● DESCRIPTION OF THE TASK:
Print the data below exactly, but only the lines from the one containing "Function not checked" down to the one containing "the second run |", inclusive.

● EXERCISE MATERIALS:

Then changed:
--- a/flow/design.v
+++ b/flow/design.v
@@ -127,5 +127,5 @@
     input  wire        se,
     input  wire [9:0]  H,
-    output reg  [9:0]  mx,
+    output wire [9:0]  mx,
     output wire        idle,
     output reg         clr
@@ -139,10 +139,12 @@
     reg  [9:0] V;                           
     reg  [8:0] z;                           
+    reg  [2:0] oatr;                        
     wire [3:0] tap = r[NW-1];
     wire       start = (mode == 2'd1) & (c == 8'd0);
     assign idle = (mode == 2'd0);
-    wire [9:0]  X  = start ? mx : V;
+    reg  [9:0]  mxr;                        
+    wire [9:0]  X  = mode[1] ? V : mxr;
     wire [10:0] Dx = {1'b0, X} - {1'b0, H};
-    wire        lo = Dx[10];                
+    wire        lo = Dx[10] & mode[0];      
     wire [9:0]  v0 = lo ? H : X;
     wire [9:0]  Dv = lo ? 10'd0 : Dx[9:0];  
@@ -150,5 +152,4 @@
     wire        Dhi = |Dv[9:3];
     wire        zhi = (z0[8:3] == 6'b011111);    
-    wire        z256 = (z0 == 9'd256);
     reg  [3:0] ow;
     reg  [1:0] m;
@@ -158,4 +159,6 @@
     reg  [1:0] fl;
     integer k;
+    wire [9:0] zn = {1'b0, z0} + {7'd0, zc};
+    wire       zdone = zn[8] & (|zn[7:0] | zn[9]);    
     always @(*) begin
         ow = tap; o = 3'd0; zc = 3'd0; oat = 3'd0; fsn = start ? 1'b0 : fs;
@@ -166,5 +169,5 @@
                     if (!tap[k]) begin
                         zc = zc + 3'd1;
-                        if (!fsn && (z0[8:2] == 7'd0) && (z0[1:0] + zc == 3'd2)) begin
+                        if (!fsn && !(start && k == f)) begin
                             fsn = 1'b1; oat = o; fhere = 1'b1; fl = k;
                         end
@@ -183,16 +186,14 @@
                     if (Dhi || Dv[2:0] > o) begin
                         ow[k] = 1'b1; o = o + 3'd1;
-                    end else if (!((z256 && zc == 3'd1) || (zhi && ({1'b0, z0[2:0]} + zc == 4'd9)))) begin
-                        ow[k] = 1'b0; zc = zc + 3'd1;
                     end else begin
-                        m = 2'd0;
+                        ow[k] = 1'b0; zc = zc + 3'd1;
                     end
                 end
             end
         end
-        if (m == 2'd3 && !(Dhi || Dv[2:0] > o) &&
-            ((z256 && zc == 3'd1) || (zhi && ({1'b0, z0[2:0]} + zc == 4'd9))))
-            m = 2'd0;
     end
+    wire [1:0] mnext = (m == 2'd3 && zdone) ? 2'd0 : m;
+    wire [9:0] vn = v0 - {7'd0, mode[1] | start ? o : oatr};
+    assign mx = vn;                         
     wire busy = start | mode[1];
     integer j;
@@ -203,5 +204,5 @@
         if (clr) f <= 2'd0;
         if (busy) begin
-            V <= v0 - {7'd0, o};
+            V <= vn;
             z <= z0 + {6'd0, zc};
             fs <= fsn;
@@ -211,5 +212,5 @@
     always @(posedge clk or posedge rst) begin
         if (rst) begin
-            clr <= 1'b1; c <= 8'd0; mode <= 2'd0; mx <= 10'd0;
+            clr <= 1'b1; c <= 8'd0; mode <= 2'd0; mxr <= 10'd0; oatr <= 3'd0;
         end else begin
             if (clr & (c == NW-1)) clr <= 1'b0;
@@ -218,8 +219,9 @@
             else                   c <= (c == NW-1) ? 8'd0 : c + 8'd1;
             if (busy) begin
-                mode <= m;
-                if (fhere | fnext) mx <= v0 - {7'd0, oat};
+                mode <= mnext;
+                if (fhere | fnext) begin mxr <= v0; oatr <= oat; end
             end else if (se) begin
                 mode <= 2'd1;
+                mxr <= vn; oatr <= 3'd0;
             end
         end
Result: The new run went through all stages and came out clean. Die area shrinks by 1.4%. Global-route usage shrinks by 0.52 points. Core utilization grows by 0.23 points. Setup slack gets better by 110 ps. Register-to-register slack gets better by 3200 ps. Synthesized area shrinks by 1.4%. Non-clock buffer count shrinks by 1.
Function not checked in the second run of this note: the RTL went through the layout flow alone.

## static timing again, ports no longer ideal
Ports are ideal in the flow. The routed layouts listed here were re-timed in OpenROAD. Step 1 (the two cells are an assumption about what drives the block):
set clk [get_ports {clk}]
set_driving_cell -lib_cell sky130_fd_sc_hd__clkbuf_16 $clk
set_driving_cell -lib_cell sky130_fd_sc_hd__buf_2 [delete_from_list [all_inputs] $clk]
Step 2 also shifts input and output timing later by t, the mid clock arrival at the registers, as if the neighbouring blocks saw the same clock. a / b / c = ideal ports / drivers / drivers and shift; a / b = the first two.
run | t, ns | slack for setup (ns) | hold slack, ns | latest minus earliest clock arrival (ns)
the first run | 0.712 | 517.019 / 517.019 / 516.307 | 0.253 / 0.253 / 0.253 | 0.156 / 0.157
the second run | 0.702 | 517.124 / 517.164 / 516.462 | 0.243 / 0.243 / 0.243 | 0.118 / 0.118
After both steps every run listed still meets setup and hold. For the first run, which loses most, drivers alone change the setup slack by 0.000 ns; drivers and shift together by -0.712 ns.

● ANSWER AREA:
Function not checked in the second run of this note: the RTL went through the layout flow alone.

## static timing again, ports no longer ideal
Ports are ideal in the flow. The routed layouts listed here were re-timed in OpenROAD. Step 1 (the two cells are an assumption about what drives the block):
set clk [get_ports {clk}]
set_driving_cell -lib_cell sky130_fd_sc_hd__clkbuf_16 $clk
set_driving_cell -lib_cell sky130_fd_sc_hd__buf_2 [delete_from_list [all_inputs] $clk]
Step 2 also shifts input and output timing later by t, the mid clock arrival at the registers, as if the neighbouring blocks saw the same clock. a / b / c = ideal ports / drivers / drivers and shift; a / b = the first two.
run | t, ns | slack for setup (ns) | hold slack, ns | latest minus earliest clock arrival (ns)
the first run | 0.712 | 517.019 / 517.019 / 516.307 | 0.253 / 0.253 / 0.253 | 0.156 / 0.157
the second run | 0.702 | 517.124 / 517.164 / 516.462 | 0.243 / 0.243 / 0.243 | 0.118 / 0.118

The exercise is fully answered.